- **DATASET EXTRACT**
--------------------------------------------------

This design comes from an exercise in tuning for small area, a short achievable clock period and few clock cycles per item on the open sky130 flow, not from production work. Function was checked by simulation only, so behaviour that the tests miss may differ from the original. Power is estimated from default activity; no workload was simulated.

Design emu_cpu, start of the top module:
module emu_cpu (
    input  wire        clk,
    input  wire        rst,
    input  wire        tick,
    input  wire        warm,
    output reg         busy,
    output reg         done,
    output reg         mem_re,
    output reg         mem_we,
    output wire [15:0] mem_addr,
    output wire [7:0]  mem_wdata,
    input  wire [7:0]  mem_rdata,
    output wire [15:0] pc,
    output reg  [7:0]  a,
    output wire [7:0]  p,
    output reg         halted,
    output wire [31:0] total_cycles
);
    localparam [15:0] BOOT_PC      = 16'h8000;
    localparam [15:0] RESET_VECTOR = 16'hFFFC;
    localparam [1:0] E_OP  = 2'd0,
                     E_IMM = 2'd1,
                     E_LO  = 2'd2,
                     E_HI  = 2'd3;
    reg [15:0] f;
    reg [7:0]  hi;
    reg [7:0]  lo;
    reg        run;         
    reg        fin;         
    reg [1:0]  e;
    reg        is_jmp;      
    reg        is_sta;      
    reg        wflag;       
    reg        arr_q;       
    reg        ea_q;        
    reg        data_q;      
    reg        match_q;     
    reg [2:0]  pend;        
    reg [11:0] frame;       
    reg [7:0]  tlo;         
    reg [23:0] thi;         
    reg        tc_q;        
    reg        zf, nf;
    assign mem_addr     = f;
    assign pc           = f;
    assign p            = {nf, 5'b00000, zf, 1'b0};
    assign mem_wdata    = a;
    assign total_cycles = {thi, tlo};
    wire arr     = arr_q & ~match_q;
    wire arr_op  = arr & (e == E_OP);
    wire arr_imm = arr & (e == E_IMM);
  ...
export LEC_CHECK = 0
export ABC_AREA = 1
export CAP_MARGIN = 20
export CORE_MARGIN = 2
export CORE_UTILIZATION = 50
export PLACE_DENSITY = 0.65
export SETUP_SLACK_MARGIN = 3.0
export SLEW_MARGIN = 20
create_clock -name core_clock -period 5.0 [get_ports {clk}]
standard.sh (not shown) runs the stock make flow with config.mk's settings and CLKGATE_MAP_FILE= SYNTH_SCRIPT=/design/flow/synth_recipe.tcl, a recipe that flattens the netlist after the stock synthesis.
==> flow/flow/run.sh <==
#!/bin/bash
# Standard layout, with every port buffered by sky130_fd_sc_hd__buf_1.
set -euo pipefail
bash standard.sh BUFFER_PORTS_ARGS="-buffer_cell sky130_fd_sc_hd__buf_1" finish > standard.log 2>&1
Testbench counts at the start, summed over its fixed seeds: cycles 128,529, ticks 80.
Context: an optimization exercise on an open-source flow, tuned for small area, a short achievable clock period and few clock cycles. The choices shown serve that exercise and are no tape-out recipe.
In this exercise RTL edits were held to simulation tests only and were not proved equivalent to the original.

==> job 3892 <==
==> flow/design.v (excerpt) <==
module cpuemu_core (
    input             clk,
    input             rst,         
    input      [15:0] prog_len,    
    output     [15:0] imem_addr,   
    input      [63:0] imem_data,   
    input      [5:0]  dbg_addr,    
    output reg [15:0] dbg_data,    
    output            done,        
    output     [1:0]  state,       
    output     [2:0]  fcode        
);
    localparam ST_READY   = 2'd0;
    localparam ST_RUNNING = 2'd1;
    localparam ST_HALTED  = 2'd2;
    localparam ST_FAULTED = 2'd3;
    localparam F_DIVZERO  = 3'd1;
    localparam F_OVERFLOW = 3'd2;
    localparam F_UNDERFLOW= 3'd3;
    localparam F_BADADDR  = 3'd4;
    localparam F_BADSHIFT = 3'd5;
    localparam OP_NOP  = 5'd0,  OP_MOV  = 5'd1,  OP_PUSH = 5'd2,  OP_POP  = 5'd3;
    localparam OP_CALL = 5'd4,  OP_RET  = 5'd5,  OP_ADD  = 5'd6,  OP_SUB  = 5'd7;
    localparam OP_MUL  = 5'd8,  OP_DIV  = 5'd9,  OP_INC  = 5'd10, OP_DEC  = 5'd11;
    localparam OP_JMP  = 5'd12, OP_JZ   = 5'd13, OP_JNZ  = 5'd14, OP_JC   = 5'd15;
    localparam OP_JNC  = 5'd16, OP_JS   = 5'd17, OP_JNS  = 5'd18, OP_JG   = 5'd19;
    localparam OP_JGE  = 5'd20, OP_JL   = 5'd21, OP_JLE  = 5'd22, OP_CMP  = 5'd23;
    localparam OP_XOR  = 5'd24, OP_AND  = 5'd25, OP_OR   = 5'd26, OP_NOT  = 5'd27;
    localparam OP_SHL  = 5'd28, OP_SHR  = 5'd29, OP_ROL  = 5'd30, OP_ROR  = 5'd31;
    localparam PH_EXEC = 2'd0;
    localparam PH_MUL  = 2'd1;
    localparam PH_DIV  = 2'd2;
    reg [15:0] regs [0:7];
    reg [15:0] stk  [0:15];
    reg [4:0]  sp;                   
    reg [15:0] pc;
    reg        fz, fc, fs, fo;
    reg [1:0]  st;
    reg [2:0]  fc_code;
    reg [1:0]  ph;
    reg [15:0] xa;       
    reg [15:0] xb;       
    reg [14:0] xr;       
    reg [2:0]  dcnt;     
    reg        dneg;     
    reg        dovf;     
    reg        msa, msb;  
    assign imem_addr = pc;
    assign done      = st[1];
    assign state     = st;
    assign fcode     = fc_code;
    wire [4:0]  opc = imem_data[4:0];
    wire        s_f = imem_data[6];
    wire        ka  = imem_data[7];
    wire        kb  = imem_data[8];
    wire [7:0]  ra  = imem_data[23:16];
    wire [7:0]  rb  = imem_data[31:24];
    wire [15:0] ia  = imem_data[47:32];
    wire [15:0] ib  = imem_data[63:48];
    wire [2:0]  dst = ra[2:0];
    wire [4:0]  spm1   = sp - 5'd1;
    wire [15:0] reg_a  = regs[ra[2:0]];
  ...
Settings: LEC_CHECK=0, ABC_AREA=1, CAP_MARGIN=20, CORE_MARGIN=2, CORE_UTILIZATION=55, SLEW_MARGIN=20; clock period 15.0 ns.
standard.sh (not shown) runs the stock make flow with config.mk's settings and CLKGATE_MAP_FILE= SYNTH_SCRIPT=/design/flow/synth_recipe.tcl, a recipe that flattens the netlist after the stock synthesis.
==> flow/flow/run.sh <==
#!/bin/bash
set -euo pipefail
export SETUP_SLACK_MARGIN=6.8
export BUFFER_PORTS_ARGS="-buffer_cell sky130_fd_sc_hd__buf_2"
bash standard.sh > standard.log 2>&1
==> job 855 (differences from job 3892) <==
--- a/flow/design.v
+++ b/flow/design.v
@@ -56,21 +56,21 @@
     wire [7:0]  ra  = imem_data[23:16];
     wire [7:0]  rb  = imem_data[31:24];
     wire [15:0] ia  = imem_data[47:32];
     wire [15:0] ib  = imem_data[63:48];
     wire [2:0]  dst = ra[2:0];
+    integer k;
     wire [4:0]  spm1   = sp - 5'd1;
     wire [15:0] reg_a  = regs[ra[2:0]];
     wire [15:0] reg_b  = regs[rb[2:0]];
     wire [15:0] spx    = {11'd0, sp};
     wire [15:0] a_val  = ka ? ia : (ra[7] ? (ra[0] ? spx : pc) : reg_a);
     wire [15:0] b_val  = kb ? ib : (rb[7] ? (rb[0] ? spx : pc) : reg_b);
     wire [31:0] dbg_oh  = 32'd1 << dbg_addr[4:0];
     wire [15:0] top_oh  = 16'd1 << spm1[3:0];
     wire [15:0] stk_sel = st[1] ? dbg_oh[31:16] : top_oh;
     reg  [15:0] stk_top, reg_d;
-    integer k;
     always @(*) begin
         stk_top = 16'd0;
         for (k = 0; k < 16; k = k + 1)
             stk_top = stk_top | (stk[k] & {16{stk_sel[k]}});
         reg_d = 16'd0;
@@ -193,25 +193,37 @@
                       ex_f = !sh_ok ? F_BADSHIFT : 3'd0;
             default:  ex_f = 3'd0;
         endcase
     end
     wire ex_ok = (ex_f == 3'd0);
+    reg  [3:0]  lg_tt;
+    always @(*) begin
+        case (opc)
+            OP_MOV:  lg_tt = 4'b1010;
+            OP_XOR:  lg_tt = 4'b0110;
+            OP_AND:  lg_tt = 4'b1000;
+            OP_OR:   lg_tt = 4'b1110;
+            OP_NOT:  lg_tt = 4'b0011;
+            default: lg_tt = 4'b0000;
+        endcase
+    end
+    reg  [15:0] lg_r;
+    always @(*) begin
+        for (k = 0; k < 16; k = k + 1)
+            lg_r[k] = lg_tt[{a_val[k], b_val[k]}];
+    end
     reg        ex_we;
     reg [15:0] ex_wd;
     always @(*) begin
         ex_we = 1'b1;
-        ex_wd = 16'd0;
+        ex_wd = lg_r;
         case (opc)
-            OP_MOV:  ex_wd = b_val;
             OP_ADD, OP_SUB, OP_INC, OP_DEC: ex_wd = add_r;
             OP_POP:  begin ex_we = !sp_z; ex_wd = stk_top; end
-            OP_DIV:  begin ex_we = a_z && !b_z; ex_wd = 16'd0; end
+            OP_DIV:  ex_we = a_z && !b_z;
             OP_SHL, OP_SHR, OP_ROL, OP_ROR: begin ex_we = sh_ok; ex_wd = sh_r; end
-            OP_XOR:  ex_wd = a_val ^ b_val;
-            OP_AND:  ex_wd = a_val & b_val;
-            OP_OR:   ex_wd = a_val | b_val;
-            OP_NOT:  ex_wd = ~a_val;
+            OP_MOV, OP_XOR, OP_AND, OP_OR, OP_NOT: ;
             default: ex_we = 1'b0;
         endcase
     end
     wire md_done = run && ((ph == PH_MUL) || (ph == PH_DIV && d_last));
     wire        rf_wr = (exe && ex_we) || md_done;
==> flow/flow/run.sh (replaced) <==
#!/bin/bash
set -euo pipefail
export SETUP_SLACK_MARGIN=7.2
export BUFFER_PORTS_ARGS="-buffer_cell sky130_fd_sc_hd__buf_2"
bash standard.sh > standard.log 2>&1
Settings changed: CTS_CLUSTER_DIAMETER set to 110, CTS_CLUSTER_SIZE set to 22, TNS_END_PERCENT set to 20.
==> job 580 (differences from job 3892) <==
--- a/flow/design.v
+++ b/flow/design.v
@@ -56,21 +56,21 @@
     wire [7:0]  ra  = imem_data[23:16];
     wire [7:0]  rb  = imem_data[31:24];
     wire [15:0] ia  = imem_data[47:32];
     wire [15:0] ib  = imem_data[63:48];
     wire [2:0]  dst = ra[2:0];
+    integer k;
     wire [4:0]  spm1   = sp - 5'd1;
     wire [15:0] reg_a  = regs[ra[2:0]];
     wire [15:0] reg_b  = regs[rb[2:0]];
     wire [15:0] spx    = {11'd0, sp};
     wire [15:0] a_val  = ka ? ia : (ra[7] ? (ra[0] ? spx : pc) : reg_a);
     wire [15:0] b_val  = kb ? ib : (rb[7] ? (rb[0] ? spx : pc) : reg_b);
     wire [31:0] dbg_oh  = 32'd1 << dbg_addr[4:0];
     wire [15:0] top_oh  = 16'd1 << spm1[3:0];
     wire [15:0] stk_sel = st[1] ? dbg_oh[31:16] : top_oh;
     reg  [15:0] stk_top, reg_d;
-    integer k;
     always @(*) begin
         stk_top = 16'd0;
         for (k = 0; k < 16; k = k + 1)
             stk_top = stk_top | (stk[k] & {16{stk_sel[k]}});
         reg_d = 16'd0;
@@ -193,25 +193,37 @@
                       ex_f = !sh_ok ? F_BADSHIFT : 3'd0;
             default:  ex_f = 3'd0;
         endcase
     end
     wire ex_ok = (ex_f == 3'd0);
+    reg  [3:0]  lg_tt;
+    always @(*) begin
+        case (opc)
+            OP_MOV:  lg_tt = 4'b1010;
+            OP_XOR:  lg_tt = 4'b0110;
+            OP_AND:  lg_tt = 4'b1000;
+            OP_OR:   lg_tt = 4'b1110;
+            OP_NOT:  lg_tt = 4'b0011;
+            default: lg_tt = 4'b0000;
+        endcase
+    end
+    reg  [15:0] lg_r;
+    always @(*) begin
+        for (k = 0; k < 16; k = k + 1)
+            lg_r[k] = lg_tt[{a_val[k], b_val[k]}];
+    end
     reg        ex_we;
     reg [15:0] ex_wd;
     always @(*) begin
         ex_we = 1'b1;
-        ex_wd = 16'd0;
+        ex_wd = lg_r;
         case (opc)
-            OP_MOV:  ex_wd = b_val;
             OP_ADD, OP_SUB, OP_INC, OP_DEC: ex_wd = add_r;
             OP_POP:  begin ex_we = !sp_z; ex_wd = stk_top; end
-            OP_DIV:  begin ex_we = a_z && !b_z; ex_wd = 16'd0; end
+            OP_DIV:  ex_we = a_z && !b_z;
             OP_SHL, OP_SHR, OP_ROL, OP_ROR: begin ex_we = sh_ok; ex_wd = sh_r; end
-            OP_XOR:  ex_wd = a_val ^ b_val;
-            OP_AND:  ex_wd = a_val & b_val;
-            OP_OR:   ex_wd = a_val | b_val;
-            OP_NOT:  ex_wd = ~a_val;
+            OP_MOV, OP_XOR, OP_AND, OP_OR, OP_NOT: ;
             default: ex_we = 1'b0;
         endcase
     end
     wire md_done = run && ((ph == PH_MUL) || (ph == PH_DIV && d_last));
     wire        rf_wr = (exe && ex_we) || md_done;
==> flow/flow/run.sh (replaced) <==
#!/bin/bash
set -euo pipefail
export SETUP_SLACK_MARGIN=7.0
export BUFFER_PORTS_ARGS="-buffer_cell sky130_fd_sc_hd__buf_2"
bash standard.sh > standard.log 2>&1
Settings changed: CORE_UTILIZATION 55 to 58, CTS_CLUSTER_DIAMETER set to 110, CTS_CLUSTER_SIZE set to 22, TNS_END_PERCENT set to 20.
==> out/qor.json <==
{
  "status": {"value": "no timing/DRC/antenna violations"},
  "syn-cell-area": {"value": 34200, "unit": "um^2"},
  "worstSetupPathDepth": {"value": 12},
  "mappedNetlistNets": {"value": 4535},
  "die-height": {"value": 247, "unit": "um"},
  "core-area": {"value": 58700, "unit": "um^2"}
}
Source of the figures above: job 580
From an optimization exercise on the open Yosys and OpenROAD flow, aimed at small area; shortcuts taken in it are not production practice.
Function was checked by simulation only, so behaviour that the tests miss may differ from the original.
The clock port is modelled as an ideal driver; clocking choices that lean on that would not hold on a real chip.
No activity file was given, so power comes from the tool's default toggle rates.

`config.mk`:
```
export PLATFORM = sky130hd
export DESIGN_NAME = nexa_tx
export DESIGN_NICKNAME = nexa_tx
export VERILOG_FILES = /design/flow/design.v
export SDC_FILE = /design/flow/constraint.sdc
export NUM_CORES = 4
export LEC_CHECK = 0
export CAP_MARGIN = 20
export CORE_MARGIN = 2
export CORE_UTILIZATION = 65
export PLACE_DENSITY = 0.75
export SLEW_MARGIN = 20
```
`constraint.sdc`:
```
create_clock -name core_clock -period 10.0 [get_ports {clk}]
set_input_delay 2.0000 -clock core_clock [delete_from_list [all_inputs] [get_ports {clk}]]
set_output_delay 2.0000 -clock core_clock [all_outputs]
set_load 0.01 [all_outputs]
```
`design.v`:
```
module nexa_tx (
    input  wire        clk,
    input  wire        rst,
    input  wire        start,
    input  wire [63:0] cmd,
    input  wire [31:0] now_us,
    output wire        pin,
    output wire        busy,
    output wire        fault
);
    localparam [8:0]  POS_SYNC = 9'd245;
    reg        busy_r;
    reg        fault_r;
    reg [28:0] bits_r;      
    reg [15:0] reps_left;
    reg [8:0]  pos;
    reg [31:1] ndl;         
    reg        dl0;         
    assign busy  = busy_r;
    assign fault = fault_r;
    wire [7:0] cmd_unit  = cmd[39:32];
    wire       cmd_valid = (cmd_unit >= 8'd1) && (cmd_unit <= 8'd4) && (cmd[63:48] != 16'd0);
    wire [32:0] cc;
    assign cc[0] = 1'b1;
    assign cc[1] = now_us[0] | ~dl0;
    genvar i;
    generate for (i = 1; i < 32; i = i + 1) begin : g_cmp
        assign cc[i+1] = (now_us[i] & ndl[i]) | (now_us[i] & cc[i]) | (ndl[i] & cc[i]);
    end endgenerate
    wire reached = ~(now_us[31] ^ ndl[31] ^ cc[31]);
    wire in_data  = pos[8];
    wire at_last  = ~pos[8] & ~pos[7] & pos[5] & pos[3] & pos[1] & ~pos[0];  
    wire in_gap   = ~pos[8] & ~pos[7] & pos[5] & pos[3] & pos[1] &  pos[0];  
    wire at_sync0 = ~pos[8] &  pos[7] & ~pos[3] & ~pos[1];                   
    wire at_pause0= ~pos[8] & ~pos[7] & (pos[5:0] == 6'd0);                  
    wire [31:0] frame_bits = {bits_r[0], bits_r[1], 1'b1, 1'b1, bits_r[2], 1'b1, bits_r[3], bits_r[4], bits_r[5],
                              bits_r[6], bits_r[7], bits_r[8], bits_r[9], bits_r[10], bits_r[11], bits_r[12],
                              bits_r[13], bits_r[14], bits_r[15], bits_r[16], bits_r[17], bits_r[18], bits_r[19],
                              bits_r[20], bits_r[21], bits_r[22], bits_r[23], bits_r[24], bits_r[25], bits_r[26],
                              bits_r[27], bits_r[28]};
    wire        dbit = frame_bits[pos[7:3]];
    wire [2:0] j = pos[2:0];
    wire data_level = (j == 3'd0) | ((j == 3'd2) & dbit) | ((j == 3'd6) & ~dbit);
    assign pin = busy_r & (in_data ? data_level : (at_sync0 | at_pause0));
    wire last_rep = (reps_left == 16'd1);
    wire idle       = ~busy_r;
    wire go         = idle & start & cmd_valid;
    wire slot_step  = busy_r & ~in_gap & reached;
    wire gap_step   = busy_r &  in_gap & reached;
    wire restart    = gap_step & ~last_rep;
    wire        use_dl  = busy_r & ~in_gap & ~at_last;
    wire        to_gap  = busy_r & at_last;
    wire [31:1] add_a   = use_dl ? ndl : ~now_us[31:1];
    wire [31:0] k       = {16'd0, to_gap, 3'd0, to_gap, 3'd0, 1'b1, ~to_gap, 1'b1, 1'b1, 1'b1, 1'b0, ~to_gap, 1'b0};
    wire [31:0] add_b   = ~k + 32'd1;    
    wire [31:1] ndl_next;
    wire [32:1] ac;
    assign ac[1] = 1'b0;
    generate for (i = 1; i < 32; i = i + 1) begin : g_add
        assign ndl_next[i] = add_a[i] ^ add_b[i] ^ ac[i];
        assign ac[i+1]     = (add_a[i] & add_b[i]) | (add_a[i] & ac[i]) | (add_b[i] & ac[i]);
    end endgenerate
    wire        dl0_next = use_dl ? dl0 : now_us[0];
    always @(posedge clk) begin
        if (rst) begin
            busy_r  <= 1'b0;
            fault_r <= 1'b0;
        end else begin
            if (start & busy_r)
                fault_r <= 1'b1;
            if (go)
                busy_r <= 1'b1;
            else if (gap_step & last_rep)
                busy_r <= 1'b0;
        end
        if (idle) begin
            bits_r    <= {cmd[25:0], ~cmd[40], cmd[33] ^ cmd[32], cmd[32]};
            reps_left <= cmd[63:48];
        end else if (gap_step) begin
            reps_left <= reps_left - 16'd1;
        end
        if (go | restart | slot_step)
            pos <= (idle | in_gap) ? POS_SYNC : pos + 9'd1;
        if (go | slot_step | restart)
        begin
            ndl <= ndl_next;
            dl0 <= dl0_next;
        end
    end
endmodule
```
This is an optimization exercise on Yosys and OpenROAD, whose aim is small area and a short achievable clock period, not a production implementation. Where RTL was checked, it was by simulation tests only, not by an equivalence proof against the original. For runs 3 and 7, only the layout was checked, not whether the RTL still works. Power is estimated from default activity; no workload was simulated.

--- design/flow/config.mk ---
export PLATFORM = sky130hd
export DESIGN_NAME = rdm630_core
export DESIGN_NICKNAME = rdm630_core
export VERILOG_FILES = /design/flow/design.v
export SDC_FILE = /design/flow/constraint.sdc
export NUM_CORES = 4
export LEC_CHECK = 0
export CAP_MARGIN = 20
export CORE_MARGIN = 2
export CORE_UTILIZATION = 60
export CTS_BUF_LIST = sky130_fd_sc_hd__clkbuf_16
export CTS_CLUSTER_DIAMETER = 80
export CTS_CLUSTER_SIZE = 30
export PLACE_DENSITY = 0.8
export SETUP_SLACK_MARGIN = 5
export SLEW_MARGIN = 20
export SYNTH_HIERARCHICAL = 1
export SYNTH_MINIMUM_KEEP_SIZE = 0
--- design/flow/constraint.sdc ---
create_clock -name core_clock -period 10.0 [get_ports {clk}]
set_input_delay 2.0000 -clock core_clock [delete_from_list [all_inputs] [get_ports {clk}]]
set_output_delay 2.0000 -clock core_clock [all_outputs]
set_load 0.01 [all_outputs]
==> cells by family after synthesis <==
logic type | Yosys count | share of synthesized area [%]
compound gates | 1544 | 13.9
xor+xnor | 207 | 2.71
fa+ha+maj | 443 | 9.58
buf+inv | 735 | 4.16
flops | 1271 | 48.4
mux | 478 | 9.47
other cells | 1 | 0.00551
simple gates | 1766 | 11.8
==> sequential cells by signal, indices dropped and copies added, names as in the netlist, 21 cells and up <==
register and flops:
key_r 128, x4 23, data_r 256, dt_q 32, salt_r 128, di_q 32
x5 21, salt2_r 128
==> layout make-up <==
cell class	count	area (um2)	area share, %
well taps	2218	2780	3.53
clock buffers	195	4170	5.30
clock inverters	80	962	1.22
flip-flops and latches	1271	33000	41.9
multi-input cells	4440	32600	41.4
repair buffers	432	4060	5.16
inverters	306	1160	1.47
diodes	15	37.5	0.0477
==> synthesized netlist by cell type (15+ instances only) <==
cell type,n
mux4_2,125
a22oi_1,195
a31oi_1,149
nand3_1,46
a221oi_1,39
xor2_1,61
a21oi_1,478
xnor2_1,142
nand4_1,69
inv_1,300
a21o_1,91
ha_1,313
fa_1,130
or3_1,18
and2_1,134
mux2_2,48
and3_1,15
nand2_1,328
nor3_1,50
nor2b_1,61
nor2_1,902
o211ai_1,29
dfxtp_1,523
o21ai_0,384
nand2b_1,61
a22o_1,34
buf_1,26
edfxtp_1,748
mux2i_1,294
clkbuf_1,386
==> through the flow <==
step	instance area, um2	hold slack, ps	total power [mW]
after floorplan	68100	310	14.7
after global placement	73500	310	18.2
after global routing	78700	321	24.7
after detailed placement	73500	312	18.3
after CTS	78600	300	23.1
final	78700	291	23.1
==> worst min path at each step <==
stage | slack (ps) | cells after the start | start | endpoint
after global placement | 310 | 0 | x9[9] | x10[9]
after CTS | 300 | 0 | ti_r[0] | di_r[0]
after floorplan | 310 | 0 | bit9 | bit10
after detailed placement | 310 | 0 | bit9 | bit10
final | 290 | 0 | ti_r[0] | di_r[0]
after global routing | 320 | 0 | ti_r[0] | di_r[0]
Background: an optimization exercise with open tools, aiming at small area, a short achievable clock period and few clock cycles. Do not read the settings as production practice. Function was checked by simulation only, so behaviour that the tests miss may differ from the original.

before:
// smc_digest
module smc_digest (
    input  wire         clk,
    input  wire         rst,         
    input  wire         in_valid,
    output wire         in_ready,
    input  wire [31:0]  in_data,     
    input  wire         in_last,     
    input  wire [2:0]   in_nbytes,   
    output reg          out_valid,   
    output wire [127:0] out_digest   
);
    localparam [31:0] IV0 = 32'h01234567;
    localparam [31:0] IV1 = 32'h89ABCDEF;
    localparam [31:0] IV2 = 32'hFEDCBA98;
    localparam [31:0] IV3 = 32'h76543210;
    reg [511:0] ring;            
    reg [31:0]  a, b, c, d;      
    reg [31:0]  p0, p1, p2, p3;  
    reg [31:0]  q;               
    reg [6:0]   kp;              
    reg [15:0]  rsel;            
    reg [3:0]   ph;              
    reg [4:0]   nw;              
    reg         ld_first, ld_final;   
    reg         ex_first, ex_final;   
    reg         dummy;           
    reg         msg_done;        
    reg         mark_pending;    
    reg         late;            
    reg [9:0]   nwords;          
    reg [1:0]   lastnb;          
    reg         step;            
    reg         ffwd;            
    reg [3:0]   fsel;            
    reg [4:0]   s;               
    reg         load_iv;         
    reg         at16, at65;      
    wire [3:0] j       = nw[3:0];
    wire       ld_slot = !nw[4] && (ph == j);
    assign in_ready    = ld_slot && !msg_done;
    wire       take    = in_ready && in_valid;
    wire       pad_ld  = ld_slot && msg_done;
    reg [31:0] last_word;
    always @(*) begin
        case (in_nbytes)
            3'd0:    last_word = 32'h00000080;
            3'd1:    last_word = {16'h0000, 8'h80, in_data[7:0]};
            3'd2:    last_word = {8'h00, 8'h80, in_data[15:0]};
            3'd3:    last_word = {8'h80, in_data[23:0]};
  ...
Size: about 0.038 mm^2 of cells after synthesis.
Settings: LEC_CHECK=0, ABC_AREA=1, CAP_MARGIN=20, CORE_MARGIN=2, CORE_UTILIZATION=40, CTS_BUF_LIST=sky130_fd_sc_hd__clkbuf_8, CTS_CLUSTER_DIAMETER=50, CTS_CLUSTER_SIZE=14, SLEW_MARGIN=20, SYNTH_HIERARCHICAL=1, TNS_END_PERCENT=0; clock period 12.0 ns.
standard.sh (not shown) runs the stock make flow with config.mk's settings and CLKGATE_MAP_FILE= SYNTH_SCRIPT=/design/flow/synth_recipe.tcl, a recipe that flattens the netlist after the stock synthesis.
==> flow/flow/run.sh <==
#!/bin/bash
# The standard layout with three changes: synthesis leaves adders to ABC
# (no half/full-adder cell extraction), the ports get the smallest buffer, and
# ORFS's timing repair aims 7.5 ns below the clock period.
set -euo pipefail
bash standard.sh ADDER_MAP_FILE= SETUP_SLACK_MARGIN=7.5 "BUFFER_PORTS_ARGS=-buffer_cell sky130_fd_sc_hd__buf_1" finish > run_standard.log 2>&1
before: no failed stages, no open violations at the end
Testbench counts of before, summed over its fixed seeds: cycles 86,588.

--------------------------------------------------

- **WORK TO BE COMPLETED**
How many lines in the entries above include the string "Function"? Give only the number.

- **SOLUTION**
3